Mi placer superfluo, ese que añoro montones y que, a decir verdad, no tengo ni idea de cuándo podré volver a disfrutar es ir al cine. No sólo se sabe, hasta ahora, que será uno de los giros comerciales que estarán entre los últimos en abrir, pues implica muchas personas encerradas en un espacio con ventilación artificial, sino que también es previsible que la forma en como disfrutamos del cine cambie por completo.
Los asientos muy juntos, las idas en grupos, las compras en la dulcería o la cafetería, el contacto con tanta gente en muy poco tiempo, no sólo en las salas, sino antes y después de las funciones…
Aunque también he pensado que tal vez sea el momento de retomar proyectos que nos llenen de nostalgia o que muestren a las nuevas generaciones que antes había otras formas de ver el cine. Pantallas al aire libre, en medio de jardines aireados y espaciosos, cuando el clima lo permita y las lluvias tapatías no nos lleguen de repente, o los autocinemas, que convierten a los carros en un lugar mucho más seguro desde dónde ver una buena película, sólo compartiendo ese espacio con gente cercana, con quien convives y a quien conoces.
Sinceramente, aunque los cines abrieran sus puertas en dos o tres meses, no me veo asistiendo como antes.

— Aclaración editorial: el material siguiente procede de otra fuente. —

==> src/rtl/gpio_apb_initiator.sv <==
// gpio_apb_initiator: APB4 initiator driving the nine GPIO registers from a cmd/rsp handshake.
// Ports:
//   pclk, presetn                        clock, async active-low reset
//   cmd_valid_i/cmd_ready_o              command handshake (write, 4-bit index, 32-bit data)
//   rsp_valid_o/rsp_ready_i              response handshake (rdata, err: 00 OK 01 SLVERR 10 TIMEOUT 11 DECERR)
//   paddr_o..pstrb_o, prdata_i..pslverr_i APB4 initiator port
module gpio_apb_initiator #(
    parameter int unsigned TIMEOUT_CYCLES = 16
) (
    input  logic        pclk,
    input  logic        presetn,
    input  logic        cmd_valid_i,
    output logic        cmd_ready_o,
    input  logic        cmd_write_i,
    input  logic [3:0]  cmd_idx_i,
    input  logic [31:0] cmd_wdata_i,
    output logic        rsp_valid_o,
    input  logic        rsp_ready_i,
    output logic [31:0] rsp_rdata_o,
    output logic [1:0]  rsp_err_o,
    output logic [31:0] paddr_o,
    output logic [2:0]  pprot_o,
    output logic        psel_o,
    output logic        penable_o,
    output logic        pwrite_o,
    output logic [31:0] pwdata_o,
    output logic [3:0]  pstrb_o,
    input  logic [31:0] prdata_i,
    input  logic        pready_i,
    input  logic        pslverr_i
);
    typedef enum logic [1:0] {IDLE, SETUP, ACCESS, RESP} state_t;
    localparam logic [1:0] ERR_OK = 2'b00, ERR_SLV = 2'b01, ERR_TO = 2'b10, ERR_DEC = 2'b11;
    localparam logic [16:0] TO_LIM = 17'(TIMEOUT_CYCLES);

    state_t      state, state_d;
    logic [15:0] wait_cnt, wait_d;
    logic        cmd_ready_d, rsp_valid_d, psel_d, penable_d, pwrite_d;
    logic [31:0] rsp_rdata_d, paddr_d, pwdata_d;
    logic [1:0]  rsp_err_d;
    logic [3:0]  pstrb_d;
    logic        timed_out;

    assign pprot_o = 3'b000;
    // This ACCESS cycle is the Nth without pready; a completion sampled now still wins.
    assign timed_out = (TO_LIM != 17'd0) && ({1'b0, wait_cnt} + 17'd1 == TO_LIM);

    always_comb begin
        state_d     = state;
        wait_d      = wait_cnt;
        cmd_ready_d = cmd_ready_o;
        rsp_valid_d = rsp_valid_o;
        rsp_rdata_d = rsp_rdata_o;
        rsp_err_d   = rsp_err_o;
        paddr_d     = paddr_o;
        psel_d      = psel_o;
        penable_d   = penable_o;
        pwrite_d    = pwrite_o;
        pwdata_d    = pwdata_o;
        pstrb_d     = pstrb_o;
        case (state)
            IDLE: if (cmd_valid_i) begin
                cmd_ready_d = 1'b0;
                if (cmd_idx_i > 4'd8) begin
                    state_d     = RESP;
                    rsp_valid_d = 1'b1;
                    rsp_err_d   = ERR_DEC;
                    rsp_rdata_d = '0;
                end else begin
                    state_d  = SETUP;
                    wait_d   = '0;
                    psel_d   = 1'b1;
                    paddr_d  = {26'd0, cmd_idx_i, 2'b00};
                    pwrite_d = cmd_write_i;
                    pwdata_d = cmd_write_i ? cmd_wdata_i : '0;
                    pstrb_d  = {4{cmd_write_i}};
                end
            end
            SETUP: begin
                state_d   = ACCESS;
                penable_d = 1'b1;
            end
            ACCESS: if (pready_i || timed_out) begin
                state_d     = RESP;
                psel_d      = 1'b0;
                penable_d   = 1'b0;
                rsp_valid_d = 1'b1;
                rsp_err_d   = pready_i ? (pslverr_i ? ERR_SLV : ERR_OK) : ERR_TO;
                rsp_rdata_d = (pready_i && !pslverr_i && !pwrite_o) ? prdata_i : '0;
            end else begin
                wait_d = wait_cnt + 16'(wait_cnt != 16'hFFFF);
            end
            RESP: if (rsp_ready_i) begin
                state_d     = IDLE;
                rsp_valid_d = 1'b0;
                cmd_ready_d = 1'b1;
            end
            default: state_d = IDLE;
        endcase
    end

    always_ff @(posedge pclk or negedge presetn) begin
        if (!presetn) begin
            state       <= IDLE;
            wait_cnt    <= '0;
            cmd_ready_o <= 1'b1;
            rsp_valid_o <= 1'b0;
            rsp_rdata_o <= '0;
            rsp_err_o   <= ERR_OK;
            paddr_o     <= '0;
            psel_o      <= 1'b0;
            penable_o   <= 1'b0;
            pwrite_o    <= 1'b0;
            pwdata_o    <= '0;
            pstrb_o     <= '0;
        end else begin
            state       <= state_d;
            wait_cnt    <= wait_d;
            cmd_ready_o <= cmd_ready_d;
            rsp_valid_o <= rsp_valid_d;
            rsp_rdata_o <= rsp_rdata_d;
            rsp_err_o   <= rsp_err_d;
            paddr_o     <= paddr_d;
            psel_o      <= psel_d;
            penable_o   <= penable_d;
            pwrite_o    <= pwrite_d;
            pwdata_o    <= pwdata_d;
            pstrb_o     <= pstrb_d;
        end
    end
endmodule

Por más medidas que se pudieran tomar y posibles soluciones que hubiera, algo en mi cabeza me dice que no será una experiencia grata para mí sabiendo que estaré con un montón de gente de la que no conozco sus costumbres, sobre todo en el supuesto de que, cuando reabran estos espacios, aún no haya siquiera un tratamiento comprobado y aceptado para el coronavirus.
Todas esas patinadas mentales son fruto de mi ansiedad, lo sé, porque ni siquiera es inminente que sea una actividad a realizar en el corto plazo, pero están alimentadas por el entorno y la realidad que este año nos rebasó a toda velocidad y sin habernos avisado. Y nadie nos ha dicho cómo podemos manejarlo.
Ir al cine se ha convertido, en mi cabeza, en el momento culminante de haberle ganado la partida a la pandemia, porque sé que volveré a ver una película en la pantalla grande cuando las condiciones del mundo y mis condiciones personales así lo permitan.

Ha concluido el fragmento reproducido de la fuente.